After intraneural electrical stimulation, 2.5 mL dextrose 5% combined with 2.5 mL of Sennelier Black Indian Ink was injected through the intraneural needle at a rate of 1 mL/5 s. To assess the appearance of intraneural injection under US, a linear 15-MHz probe was placed directly over each nerve segment and injection was observed in real time using a Philips HDI 5000 machine (ATL Ultrasound, Bothell, WA), while video images were captured for nerve diameter measurements by two independent investigators.
After injection, the ink-stained nerve segments were excised for histological examination and the animals subsequently euthanized.

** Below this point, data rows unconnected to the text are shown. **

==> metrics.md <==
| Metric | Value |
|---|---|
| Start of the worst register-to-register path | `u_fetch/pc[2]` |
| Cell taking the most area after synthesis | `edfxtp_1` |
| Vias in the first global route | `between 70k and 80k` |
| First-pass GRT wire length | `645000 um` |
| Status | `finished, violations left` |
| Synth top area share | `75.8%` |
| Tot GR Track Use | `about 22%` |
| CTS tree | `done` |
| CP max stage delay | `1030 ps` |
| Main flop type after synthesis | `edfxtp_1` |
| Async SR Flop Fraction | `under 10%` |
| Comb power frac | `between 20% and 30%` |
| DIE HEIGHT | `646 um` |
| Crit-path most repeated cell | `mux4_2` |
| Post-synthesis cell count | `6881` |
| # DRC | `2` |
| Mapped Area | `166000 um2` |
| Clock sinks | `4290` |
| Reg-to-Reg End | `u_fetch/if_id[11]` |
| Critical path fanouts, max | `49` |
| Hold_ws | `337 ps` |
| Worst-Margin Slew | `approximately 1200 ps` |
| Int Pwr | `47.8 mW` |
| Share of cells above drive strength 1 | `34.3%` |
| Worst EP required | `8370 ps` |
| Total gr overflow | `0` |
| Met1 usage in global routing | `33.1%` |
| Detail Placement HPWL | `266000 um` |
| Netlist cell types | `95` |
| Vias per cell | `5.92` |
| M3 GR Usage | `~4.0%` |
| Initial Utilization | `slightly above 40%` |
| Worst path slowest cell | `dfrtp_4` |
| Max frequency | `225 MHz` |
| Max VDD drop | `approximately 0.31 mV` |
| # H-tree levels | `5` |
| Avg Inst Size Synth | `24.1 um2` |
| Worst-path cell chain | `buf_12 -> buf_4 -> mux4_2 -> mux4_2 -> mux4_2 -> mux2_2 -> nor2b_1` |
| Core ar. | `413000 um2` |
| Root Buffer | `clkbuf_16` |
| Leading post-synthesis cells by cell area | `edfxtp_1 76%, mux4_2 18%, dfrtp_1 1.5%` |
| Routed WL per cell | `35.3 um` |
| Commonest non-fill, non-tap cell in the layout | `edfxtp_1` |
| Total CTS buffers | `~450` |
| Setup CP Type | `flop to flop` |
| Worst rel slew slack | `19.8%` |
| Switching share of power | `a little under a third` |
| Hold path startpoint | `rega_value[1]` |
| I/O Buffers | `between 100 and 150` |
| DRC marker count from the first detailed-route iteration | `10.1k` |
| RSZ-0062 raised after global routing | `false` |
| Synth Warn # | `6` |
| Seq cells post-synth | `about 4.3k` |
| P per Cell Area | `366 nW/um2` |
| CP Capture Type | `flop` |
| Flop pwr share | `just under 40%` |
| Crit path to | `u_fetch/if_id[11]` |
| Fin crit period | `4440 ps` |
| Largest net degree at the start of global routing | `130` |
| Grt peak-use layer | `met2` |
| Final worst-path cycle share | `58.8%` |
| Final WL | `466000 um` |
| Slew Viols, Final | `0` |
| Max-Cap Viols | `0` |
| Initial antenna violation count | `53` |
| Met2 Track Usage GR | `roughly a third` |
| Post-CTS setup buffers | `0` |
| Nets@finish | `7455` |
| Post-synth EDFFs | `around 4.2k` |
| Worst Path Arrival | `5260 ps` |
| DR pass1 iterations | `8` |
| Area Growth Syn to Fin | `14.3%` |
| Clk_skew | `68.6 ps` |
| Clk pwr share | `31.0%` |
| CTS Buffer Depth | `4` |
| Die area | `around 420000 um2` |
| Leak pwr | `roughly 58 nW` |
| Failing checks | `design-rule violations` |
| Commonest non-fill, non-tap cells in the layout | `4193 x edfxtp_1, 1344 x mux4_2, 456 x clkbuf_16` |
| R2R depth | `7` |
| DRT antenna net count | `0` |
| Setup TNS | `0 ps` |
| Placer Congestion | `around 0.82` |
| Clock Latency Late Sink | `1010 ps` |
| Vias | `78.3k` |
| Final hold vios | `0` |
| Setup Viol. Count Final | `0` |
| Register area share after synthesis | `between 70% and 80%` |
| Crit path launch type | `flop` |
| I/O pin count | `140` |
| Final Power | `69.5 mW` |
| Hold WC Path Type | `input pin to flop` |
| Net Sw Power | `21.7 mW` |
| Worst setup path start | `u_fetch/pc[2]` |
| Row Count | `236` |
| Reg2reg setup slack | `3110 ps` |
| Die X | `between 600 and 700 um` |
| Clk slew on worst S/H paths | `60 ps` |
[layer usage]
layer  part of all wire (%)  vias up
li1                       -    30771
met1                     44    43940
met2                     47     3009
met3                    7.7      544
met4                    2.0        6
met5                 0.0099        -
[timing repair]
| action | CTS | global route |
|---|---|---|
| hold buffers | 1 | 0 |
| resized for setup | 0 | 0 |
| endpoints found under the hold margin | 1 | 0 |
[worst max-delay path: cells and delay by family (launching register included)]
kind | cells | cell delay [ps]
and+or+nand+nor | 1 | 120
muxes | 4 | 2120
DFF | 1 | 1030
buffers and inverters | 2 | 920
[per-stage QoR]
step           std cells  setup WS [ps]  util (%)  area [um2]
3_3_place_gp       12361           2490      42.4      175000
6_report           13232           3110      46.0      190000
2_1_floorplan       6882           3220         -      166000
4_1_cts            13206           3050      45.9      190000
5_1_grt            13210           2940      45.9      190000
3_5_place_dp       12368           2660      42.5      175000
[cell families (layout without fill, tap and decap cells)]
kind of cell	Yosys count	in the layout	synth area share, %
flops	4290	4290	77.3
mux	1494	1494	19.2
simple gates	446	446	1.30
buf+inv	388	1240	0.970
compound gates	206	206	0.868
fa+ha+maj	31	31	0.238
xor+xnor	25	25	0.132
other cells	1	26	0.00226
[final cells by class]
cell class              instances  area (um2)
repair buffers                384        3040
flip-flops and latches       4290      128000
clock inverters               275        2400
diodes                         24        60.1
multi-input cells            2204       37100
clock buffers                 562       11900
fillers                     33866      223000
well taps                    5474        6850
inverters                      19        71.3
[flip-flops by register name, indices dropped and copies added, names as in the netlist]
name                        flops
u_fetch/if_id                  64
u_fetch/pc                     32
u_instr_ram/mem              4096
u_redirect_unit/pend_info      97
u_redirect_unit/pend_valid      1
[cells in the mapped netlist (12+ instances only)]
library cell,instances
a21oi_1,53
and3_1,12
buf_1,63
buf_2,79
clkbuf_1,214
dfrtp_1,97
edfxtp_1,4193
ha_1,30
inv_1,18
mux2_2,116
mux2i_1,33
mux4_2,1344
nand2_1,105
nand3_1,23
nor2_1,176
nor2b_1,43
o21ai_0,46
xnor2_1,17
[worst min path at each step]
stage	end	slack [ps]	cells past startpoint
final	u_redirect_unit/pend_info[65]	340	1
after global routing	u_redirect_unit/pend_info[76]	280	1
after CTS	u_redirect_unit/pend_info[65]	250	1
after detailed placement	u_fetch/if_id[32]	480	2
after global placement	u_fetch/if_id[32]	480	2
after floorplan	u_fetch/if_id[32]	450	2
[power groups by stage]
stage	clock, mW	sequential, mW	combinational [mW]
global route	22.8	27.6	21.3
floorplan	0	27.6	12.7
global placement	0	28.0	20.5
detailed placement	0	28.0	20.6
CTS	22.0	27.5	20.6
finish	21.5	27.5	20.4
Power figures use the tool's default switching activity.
===== src/source/raycast_pkg.sv =====
package raycast_pkg;

    typedef logic [15:0] pixel_t;                         // rgb565 colour
    typedef logic [15:0] addr_t;                          // frame buffer word address

    localparam int REC_W = 38;                            // dda column record width

    // record layout, low bit of each field
    localparam int HCOUNT_LSB    = 29;                    // screen column, 9 bits
    localparam int HCOUNT_W      = 9;
    localparam int HEIGHT_LSB    = 21;                    // line height, 8 bits
    localparam int HEIGHT_W      = 8;
    localparam int WALL_TYPE_BIT = 20;                    // 0 x side, 1 y side
    localparam int MAP_LSB       = 16;                    // map cell code, 4 bits
    localparam int MAP_W         = 4;
    localparam int WALLX_LSB     = 0;                     // fractional hit position
    localparam int WALLX_W       = 16;

    localparam pixel_t BACKGROUND_COLOR = 16'hFFFF;       // sky / floor
    localparam pixel_t BLACK_WALL       = 16'h0000;
    localparam pixel_t GREEN_WALL       = 16'h7670;
    localparam pixel_t SHADE_MASK       = 16'h7BEF;       // drops the bits shifted across fields

    localparam logic [3:0] MAP_FLAT_LAST = 4'd2;          // codes 0..2 are flat
    localparam logic [3:0] MAP_TEX_FIRST = 4'd3;          // codes 3..5 are textured
    localparam logic [3:0] MAP_TEX_LAST  = 4'd5;

endpackage
`src/source/raycast_pkg.sv`:
```
package raycast_pkg;

    typedef logic [15:0] pixel_t;                         // rgb565 colour
    typedef logic [15:0] addr_t;                          // frame buffer word address

    localparam int REC_W = 38;                            // dda column record width

    // record layout, low bit of each field
    localparam int HCOUNT_LSB    = 29;                    // screen column, 9 bits
    localparam int HCOUNT_W      = 9;
    localparam int HEIGHT_LSB    = 21;                    // line height, 8 bits
    localparam int HEIGHT_W      = 8;
    localparam int WALL_TYPE_BIT = 20;                    // 0 x side, 1 y side
    localparam int MAP_LSB       = 16;                    // map cell code, 4 bits
    localparam int MAP_W         = 4;
    localparam int WALLX_LSB     = 0;                     // fractional hit position
    localparam int WALLX_W       = 16;

    localparam pixel_t BACKGROUND_COLOR = 16'hFFFF;       // sky / floor
    localparam pixel_t BLACK_WALL       = 16'h0000;
    localparam pixel_t GREEN_WALL       = 16'h7670;
    localparam pixel_t SHADE_MASK       = 16'h7BEF;       // drops the bits shifted across fields

    localparam logic [3:0] MAP_FLAT_LAST = 4'd2;          // codes 0..2 are flat
    localparam logic [3:0] MAP_TEX_FIRST = 4'd3;          // codes 3..5 are textured
    localparam logic [3:0] MAP_TEX_LAST  = 4'd5;

endpackage

```
`src/source/flat_shader.sv`:
```
`timescale 1ns/1ps

module flat_shader (
    input  logic                pixel_clk_in,
    input  logic                rst_in,
    input  logic                issue_valid,
    input  logic [9:0]          row,
    input  logic [9:0]          draw_start,
    input  logic [9:0]          draw_end,
    input  logic [3:0]          map_code,
    input  logic                wall_type,
    input  raycast_pkg::addr_t  row_addr,
    input  logic                row_last,
    output logic                flat_valid,
    output raycast_pkg::pixel_t flat_pixel,
    output logic                flat_wall_type,
    output logic                flat_in_span,       // in span with a nonzero code
    output logic                flat_tex_select,    // code is a texture
    output raycast_pkg::addr_t  flat_addr,
    output logic                flat_last
);
    import raycast_pkg::*;

    logic       s1_valid;
    logic       s1_in_span;
    logic [3:0] s1_code;
    logic       s1_tex;
    logic       s1_wall;
    addr_t      s1_addr;
    logic       s1_last;
    pixel_t     wall_colour;

    always_ff @(posedge pixel_clk_in) begin
        if (rst_in) begin
            s1_valid   <= 1'b0;
            flat_valid <= 1'b0;
        end else begin
            s1_valid   <= issue_valid;
            flat_valid <= s1_valid;
        end
    end

    // stage one, span test and code decode
    always_ff @(posedge pixel_clk_in) begin
        s1_in_span <= (row >= draw_start) && (row < draw_end);
        s1_code    <= map_code;
        s1_tex     <= (map_code >= MAP_TEX_FIRST) && (map_code <= MAP_TEX_LAST);
        s1_wall    <= wall_type;
        s1_addr    <= row_addr;
        s1_last    <= row_last;
    end

    // only codes 1 and 2 have a flat colour of their own
    always_comb begin
        case (s1_code)
            4'd1:          wall_colour = BLACK_WALL;
            MAP_FLAT_LAST: wall_colour = GREEN_WALL;
            default:       wall_colour = BACKGROUND_COLOR;
        endcase
    end

    // stage two, colour pick and sideband kept in step with texture path
    always_ff @(posedge pixel_clk_in) begin
        flat_pixel      <= s1_in_span ? wall_colour : BACKGROUND_COLOR;
        flat_in_span    <= s1_in_span && (s1_code != 4'd0);
        flat_tex_select <= s1_tex;
        flat_wall_type  <= s1_wall;
        flat_addr       <= s1_addr;
        flat_last       <= s1_last;
    end

endmodule

```
`config.mk`:
```
export PLATFORM = sky130hd
export DESIGN_NAME = flat_shader
export DESIGN_NICKNAME = d
export VERILOG_FILES = /design/src/source/raycast_pkg.sv /design/src/source/flat_shader.sv
export SDC_FILE = /design/constraint.sdc
export NUM_CORES = 1
export LEC_CHECK = 0
export BUFFER_PORTS_ARGS = -buffer_cell sky130_fd_sc_hd__buf_2
export CORE_MARGIN = 4
export CORE_UTILIZATION = 30
export DETAILED_ROUTE_END_ITERATION = 6
export PLACE_DENSITY = 0.55
export SLEW_MARGIN = 10
export SYNTH_ARGS = -nofsm -noshare
export SYNTH_HDL_FRONTEND = slang
export SYNTH_SLANG_ARGS = --single-unit
```
`constraint.sdc`:
```
create_clock -name pixel_clk_in -period 2.9 [get_ports pixel_clk_in]
set_input_delay 0.435 -clock pixel_clk_in [delete_from_list [all_inputs] [get_ports pixel_clk_in]]
set_output_delay 0.435 -clock pixel_clk_in [all_outputs]
set_load 0.01 [all_outputs]
```
=== Word-level counts from Yosys, hierarchy flattened ===
Cells that the tools add are included.

* Reduce and logical (&&, ||, !) cells: 4
* Muxes and demuxes: 1
* Equality and inequality tests: 2
* Order comparisons: 4

{| class="wikitable"
|+ Operators with widths
! operator !! count
|-
| 16-bit case mux with 2 select lines || 1
|-
| 10-bit >= comparator || 1
|-
| 10-bit less-than comparator || 1
|-
| 4-bit by 1-bit == test with 1-bit output, second input constant || 1
|-
| 4-bit by 2-bit == test with 1-bit output, second input constant || 1
|-
| 4-bit by 2-bit >= comparator with 1-bit output, second input constant || 1
|-
| 4-bit by 3-bit <= comparator with 1-bit output, second input constant || 1
|-
| 4-bit nonzero test || 1
|-
| 1-bit logical AND || 3
|}

* Bits in registers: 62
* Logic and storage cells: 25

=== Logic depth before layout (Yosys ltp) ===
Gate-level depths: netlist of the first run.

* Word-level depth: 2
* Depth in mapped cells: 7
* Depth with buffers taken out: 7

=== Least setup slack after synthesis of the first run ===
Ideal clock, no wire load.

* Kind: input to register
* Start: input row[0]
* End: register s1_in_span
* Buffers on the path: 0
* Arrival: 1345 ps
* Cell stages on the path: 7
* Required time: 2776 ps
* Setup slack: 1431 ps
* Setup time: 124 ps
* Cell sequence: inv_1 ha_1 nand2b_1 a21oi_1 nor3_1 nor4_1 nor3_2

* Word-level cells in the longest chain between the ends: 2
* Elaborated cells on any way between the ends: 3
* Classes of those cells: order compare: 2; reduce/logical: 1

{| class="wikitable"
|+ RTL lines
! item !! line !! text
|-
| start, declared || flat_shader.sv:7 || <nowiki>input logic [9:0] row,</nowiki>
|-
| 10-bit >= comparator or 10-bit less-than comparator (tied branches) || flat_shader.sv:45 || <nowiki>s1_in_span <= (row >= draw_start) && (row < draw_end);</nowiki>
|-
| 1-bit logical AND (*) || flat_shader.sv:45 ||
|-
| end signal, assigned || flat_shader.sv:45 ||
|-
| end, declared || flat_shader.sv:25 || <nowiki>logic s1_in_span;</nowiki>
|}

Every way passes the cells marked *; elsewhere a longest branch is shown, timed or not.
A chain may end at the register's enable or synchronous reset.

=== Final worst setup path of the first run ===
Same ends and word-level chain as after synthesis.

==> flow_summary_export.csv, run 1 <==
group,metric,value,unit
synthesis,syn_area,1600,µm²
global_route,grt_overflow,0,
clocking,ctsResizeCount,0,
global_route,antenna_found_initial,0,
global_route,grt_use_total,8.98,%
synthesis,synth_nets,211,
clocking,cts_tree,"done",
synthesis,ys_types,23,
clocking,clk_latency,290,ps
setup_path,crit_type,"primary input to flip-flop",
cells_and_area,most-common-layout-cells,"buf_2 (91), dfxtp_1 (48), inv_1 (19), ha_1 (19)",
cells_and_area,layout_commonest_cell,"buf_2",
min_path,whs_path_depth,1,
clocking,clock-sinks,48,
timing,tightest_slew,313,ps
detailed_routing,routed_wl,2890,µm
detailed_routing,wl_per_cell,9.88,µm
detailed_routing,drc_errors,0,
timing,fin_skew,2.52,ps
clocking,cts_buffers,5,
clocking,post_cts_buffers,0,
timing,hold_violations,0,
synthesis,yosys.area_share.simple,7.11,%
cells_and_area,area_growth,33.4,%
min_path,hold_class,"primary input to flip-flop",
synthesis,synth_compound_area_share,5.71,%
global_route,grt_pass1_wl,4440,µm
cells_and_area,final_area,2130,µm²
detailed_routing,antenna_left,0,
placed_design,placement.io_buffers,91,
timing,fmax,736,MHz
placed_design,dp_hpwl,2500,µm
setup_path,crit_arrival,1540,ps
setup_path,crit_path_start,"row[0]",
cells_and_area,drive_above_1_share,45.5,%
synthesis,synth-seq-cells,48,
floorplan,core_area,5140,µm²
setup_path,worstReg2RegStart,"s1_code[1]$_DFF_P_",
flow_run,maxCapViolCount,0,
synthesis,synth_top_family_by_area,"adder cells",
floorplan,fp.dieW,81.0,µm
synthesis,synth_fa_ha_area_share,14.9,%
floorplan,die_area,6570,µm²
setup_path,cp-end-kind,"flip-flop",
cells_and_area,utilization,41.5,%
clocking,clock-root-buffer,"clkbuf_8",
detailed_routing,drt_first_pass_iters,4,
setup_path,ff2ff_path_depth,1,
timing,finalSetupTns,0,ps
detailed_routing,via_per_inst,3.89,
synthesis,synth.yosys.warnings,0,
floorplan,pin_count,92,
synthesis,synthMuxAreaShare,0.704,%
pwr,leakagePower,1.11,nW
run_status,status,"complete, no violations",
floorplan,core.rowCount,26,
floorplan,start_util,31.1,%
timing,setup_viol,0,
timing,min_period,1360,ps
synthesis,synth-xor-area-share,0.547,%
synthesis,syn_avg_cell_area,11.7,µm²
timing,relSlewSlack,78.9,%
global_route,grt_pass1_vias,1108,
setup_path,worstPathRequired,3080,ps
clocking,holdBufCountCts,0,
timing,rsz0062_at_grt,"no",
pwr,powerDensity,580,nW/µm²
clocking,clockBufferDepth,2,
setup_path,start_kind,"primary input",
cells_and_area,nFillCells,520,
global_route,grt_max_degree,16,
pwr,max-vdd-ir-drop,209,µV
timing,timing.final.max_slew_violations,0,
setup_path,cp_max_fo,2,
synthesis,netlist_instances,137,
cells_and_area,layout.nets,295,
detailed_routing,dr_total_vias,1135,
min_path,hp-start,"row_addr[10]",
floorplan,die_height,81.0,µm
placed_design,gp_congestion,0.753,
clocking,path_clk_slew,80,ps
cells_and_area,antenna_cells,0,
detailed_routing,drt_iter0_markers,14,
synthesis,ys_seq_area_share,60.0,%
clocking,h-tree-depth,2,
placed_design,placed_cell_area,2040,µm²
timing,timing.final.crit_share,46.8,%
-- path summary, 6_finish.rpt --
kind | slack [ps] | to
worst min register to register | 330 | flat_addr[6]$_DFF_P_
worst max register to register | 2040 | flat_in_span$_DFF_P_
worst max-delay path | 1540 | s1_in_span$_DFF_P_
worst min-delay path | 240 | s1_addr[10]$_DFF_P_
-- sequential cells by signal, summed over array words and instances (netlist names) --
| register | cells |
|---|---|
| s1_wall | 1 |
| flat_tex_select | 1 |
| flat_in_span | 1 |
| flat_wall_type | 1 |
| s1_tex | 1 |
| s1_last | 1 |
| s1_in_span | 1 |
| flat_last | 1 |
| flat_addr | 16 |
| flat_pixel | 2 |
| s1_addr | 16 |
| s1_code | 4 |
| flat_valid | 1 |
| s1_valid | 1 |
-- synth_stat cells --
cell type,number,area [µm²]
nor2_1,3,11.3
a21oi_1,6,30.0
nand4_1,2,12.5
a2bb2oi_1,1,8.76
nor2b_1,2,12.5
o41a_1,1,11.3
mux2_2,1,11.3
nor3_1,2,10.0
buf_4,14,105
nand2b_1,2,12.5
inv_1,19,71.3
a21o_1,1,7.51
nor3_2,1,10.0
a211oi_1,2,15.0
xor2_1,1,8.76
nor4_1,1,6.26
nand4b_1,1,8.76
nand3_1,3,15.0
nand2_1,4,15.0
o21ai_0,2,10.0
a41oi_1,1,8.76
dfxtp_1,48,961
ha_1,19,238
-- layer usage --
metal  part of all wire [%]  up-vias  track usage (%)
li1                       -      601                -
met1                     40      464             10.0
met2                     44       64             14.9
met3                     13        6             3.44
met4                    2.2        0             4.56
met5                      0        -                0
-- critical path: stages --
cell and delay (ps):
buf_2 80, inv_1 30, ha_1 270, nand2b_1 140, a21oi_1 160, nor3_1 60, nor4_1 300, nor3_2 70
-- stage by stage --
stage / worst slack (ps) / hold WS (ps) / cells / power, mW
finish: 1540 / 240 / 292 / 1.24
global route: 1420 / 219 / 292 / 1.30
CTS: 1550 / 225 / 292 / 1.26
detailed placement: 1230 / 312 / 284 / 0.857
global placement: 1280 / 310 / 284 / 0.855
floorplan: 1430 / 310 / 137 / 0.789
-- cell families after synthesis --
kind of cell               Yosys count
muxes                                1
DFF                                 48
AOI/OAI and AO/OA                   14
xor gates and xnor gates             1
adders and majority gates           19
and+or+nand+nor                     21
buffers and inverters               33
**config.mk**
```make
export PLATFORM = sky130hd
export DESIGN_NAME = pixel_merge
export DESIGN_NICKNAME = d
export VERILOG_FILES = /design/src/source/raycast_pkg.sv /design/src/source/pixel_merge.sv
export SDC_FILE = /design/constraint.sdc
export NUM_CORES = 1
export LEC_CHECK = 0
export ABC_AREA = 1
export BUFFER_PORTS_ARGS = -buffer_cell sky130_fd_sc_hd__buf_4
export CORE_MARGIN = 2
export CORE_UTILIZATION = 36
export DETAILED_ROUTE_END_ITERATION = 8
export HOLD_SLACK_MARGIN = 0.08
export PLACE_DENSITY_LB_ADDON = 0.25
export REMOVE_ABC_BUFFERS = 1
export SLEW_MARGIN = 5
export SYNTH_ARGS = -nofsm -noshare
export SYNTH_HDL_FRONTEND = slang
export SYNTH_SLANG_ARGS = --single-unit
export TNS_END_PERCENT = 30
```
**constraint.sdc**
```tcl
create_clock -name pixel_clk_in -period 0.9 [get_ports pixel_clk_in]
set_clock_uncertainty 0.15 [all_clocks]
set_input_delay 0.135 -clock pixel_clk_in [delete_from_list [all_inputs] [get_ports pixel_clk_in]]
set_output_delay 0.135 -clock pixel_clk_in [all_outputs]
set_load 0.005 [all_outputs]
```
**src/source/raycast_pkg.sv**
```systemverilog
package raycast_pkg;

    typedef logic [15:0] pixel_t;                         // rgb565 colour
    typedef logic [15:0] addr_t;                          // frame buffer word address

    localparam int REC_W = 38;                            // dda column record width

    // record layout, low bit of each field
    localparam int HCOUNT_LSB    = 29;                    // screen column, 9 bits
    localparam int HCOUNT_W      = 9;
    localparam int HEIGHT_LSB    = 21;                    // line height, 8 bits
    localparam int HEIGHT_W      = 8;
    localparam int WALL_TYPE_BIT = 20;                    // 0 x side, 1 y side
    localparam int MAP_LSB       = 16;                    // map cell code, 4 bits
    localparam int MAP_W         = 4;
    localparam int WALLX_LSB     = 0;                     // fractional hit position
    localparam int WALLX_W       = 16;

    localparam pixel_t BACKGROUND_COLOR = 16'hFFFF;       // sky / floor
    localparam pixel_t BLACK_WALL       = 16'h0000;
    localparam pixel_t GREEN_WALL       = 16'h7670;
    localparam pixel_t SHADE_MASK       = 16'h7BEF;       // drops the bits shifted across fields

    localparam logic [3:0] MAP_FLAT_LAST = 4'd2;          // codes 0..2 are flat
    localparam logic [3:0] MAP_TEX_FIRST = 4'd3;          // codes 3..5 are textured
    localparam logic [3:0] MAP_TEX_LAST  = 4'd5;

endpackage

```
**src/source/pixel_merge.sv**
```systemverilog
`timescale 1ns/1ps

module pixel_merge (
    input  logic                pixel_clk_in,
    input  logic                rst_in,
    input  logic                flat_valid,
    input  raycast_pkg::pixel_t flat_pixel,
    input  logic                flat_wall_type,
    input  logic                flat_in_span,
    input  logic                flat_tex_select,
    input  raycast_pkg::addr_t  flat_addr,
    input  logic                flat_last,
    input  logic                tex_valid,
    input  raycast_pkg::pixel_t tex_pixel,
    output logic                ray_valid_out,
    output raycast_pkg::addr_t  ray_address_out,
    output raycast_pkg::pixel_t ray_pixel_out,
    output logic                ray_last_pixel_out
);
    import raycast_pkg::*;

    logic   use_tex;
    logic   shade;
    pixel_t base_pixel;
    pixel_t out_pixel;

    // both paths are the same depth, so tex_valid lines up with flat_valid
    assign use_tex    = flat_tex_select && flat_in_span && tex_valid;
    assign base_pixel = use_tex ? tex_pixel : flat_pixel;
    assign shade      = flat_wall_type && flat_in_span;     // y side hits are drawn darker
    assign out_pixel  = shade ? ((base_pixel >> 1) & SHADE_MASK) : base_pixel;

    always_ff @(posedge pixel_clk_in) begin
        if (rst_in) begin
            ray_valid_out      <= 1'b0;
            ray_last_pixel_out <= 1'b0;
        end else begin
            ray_valid_out      <= flat_valid;
            ray_last_pixel_out <= flat_last;                // final row of a frame's last column
        end
    end

    // write payload
    always_ff @(posedge pixel_clk_in) begin
        ray_address_out <= flat_addr;
        ray_pixel_out   <= out_pixel;
    end

endmodule

```
**Word level (Yosys, flattened, before mapping)**

Index checks and enable logic that the tools add are counted.

- Bits in registers: 34
- Input port bits: 56
- Output and inout bits: 34
- Logic and storage cells: 10

- Muxes and demuxes: 2
- Reduce and logical (&&, ||, !) cells: 3

Operators by type and width:

| cell | count |
|---|---|
| $mux W16 | 1 |
| $mux W15 | 1 |
| $logic_and A1 B1 Y1 | 3 |

**Depth between registers and ports, before layout**

Gate-level depths: netlist (run 1).

- Depth after elaboration: 4
- Mapped depth: 6
- Gate-level depth less buffers: 4

**Worst setup path after synthesis (run 1)**

Ideal clock, no wire load.

- Kind: in2reg
- From: input port flat_tex_select
- To: register ray_pixel_out[12]
- Library setup time: 113 ps
- Data arrival time: 681 ps
- Required time: 637 ps
- Slack: -44 ps
- Cell stages on the path: 5
- Buffers on the path: 2
- Cell sequence: buf_4 -> buf_2 -> nand4_1 -> nand3_1 -> nand2_1

- Longest elaborated chain between the ends: 4

RTL lines:

| what | line | RTL |
|---|---|---|
| start: declaration | pixel_merge.sv:10 | `input logic flat_tex_select,` |
| $logic_and A1 B1 Y1 (2 in series) | pixel_merge.sv:28 | `assign use_tex = flat_tex_select && flat_in_span && tex_valid;` |
| $mux W16 | pixel_merge.sv:29 | `assign base_pixel = use_tex ? tex_pixel : flat_pixel;` |
| $mux W15 | pixel_merge.sv:31 | `assign out_pixel = shade ? ((base_pixel >> 1) & SHADE_MASK) : base_pixel;` |
| via out_pixel[12] | pixel_merge.sv:25 | `pixel_t out_pixel;` |
| end signal: assignment | pixel_merge.sv:46 | `ray_pixel_out <= out_pixel;` |
| end: declaration | pixel_merge.sv:17 | `output raycast_pkg::pixel_t ray_pixel_out,` |

The timed path passes the listed nets, and every way through them passes these cells.
A chain may end at the register's enable or synchronous reset.

**Worst setup path after layout (run 1)**

- From: register ray_address_out[7]
- To: output port ray_address_out[7]

RTL lines:

| what | line | RTL |
|---|---|---|
| start: declaration | pixel_merge.sv:16 | `output raycast_pkg::addr_t ray_address_out,` |
| start signal: assignment | pixel_merge.sv:45 | `ray_address_out <= flat_addr;` |

No word-level cell between the ends.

Intraneural electrical stimulation and injection were performed in all 28 identifiable nerve segments. A total of 65 intraneural stimulations were performed in 28 nerves. The median minimum threshold current required to achieve a motor response was 0.43 mA (range: 0.12–1.8 mA). The minimum threshold current was >0.5 mA in 45% of the intraneural stimulation samples, and >1 mA in 5% of the samples (Table 1).
Of the 28 nerves studied, ink-stained injectate was deemed completely intraneural in 24 nerves on the basis of real-time US visualization of nerve expansion (video). Injectate was deemed partially intraneural in one nerve, and completely extraneural in the remaining three nerves. For the 24 nerves in which injectate was deemed completely intraneural, the median increase in nerve diameter between pre and postinjection as measured by US was 57% (range: 14%–200%) (Figs. 1 and 2). For all 24 nerves where the injectate was deemed completely intraneural based on US imaging, direct inspection of the gross nerve specimens revealed tissue distension and thorough ink staining (Fig. 3).
In the remaining four nerves, limited (one nerve) or no (three nerves) expansion was seen on US. In these four nerves, sonographic evidence of extraneural fluid accumulation (hypoechoic collection outside nerve) appeared immediately after the initial 1 mL of injectate. Upon direct inspection of these four nerves, there was no obvious distension and ink staining was scant, appearing only to coat the nerve, as the ink readily washed off with saline irrigation.
Histological examination revealed evidence of intraneural injection in 24 of 28 nerves; that is, ink-stained injectate had penetrated the epineurium (Fig. 4). Each of these 24 nerves matched with those in which injectate was deemed completely intraneural by US. Among these 24 nerves, ink had minimally penetrated the perineurium (i.e., intrafascicular injection) in only two nerves (Fig. 5). In the four nerves where only limited (one nerve) or no (three nerves) expansion was visualized by US, there was scant or no histological evidence of intraneural injection. Finally, there was no histological evidence of dysplasia within the nerve fascicle in any of the 28 nerves studied (Fig. 6).
Under the present study conditions, we found US sensitive in detecting intraneural injection of as little as 1 mL of injectate. The characteristic appearance of intraneural injection that we observed was quite different from that reported by Schafhalter-Zoppoth et al. (7). We observed tissue expansion by hypoechoic fluid within the predominantly hyperechoic nerve structure and not nerve compression by an expanding hypoechoic fluid collection as reported by Schafhalter-Zoppoth et al. (7). It is unclear if the difference in appearance can be explained by study conditions, or a complete intraneural injection in the present study versus subtotal injection in Schafhalter-Zoppoth et al. ’s report (7).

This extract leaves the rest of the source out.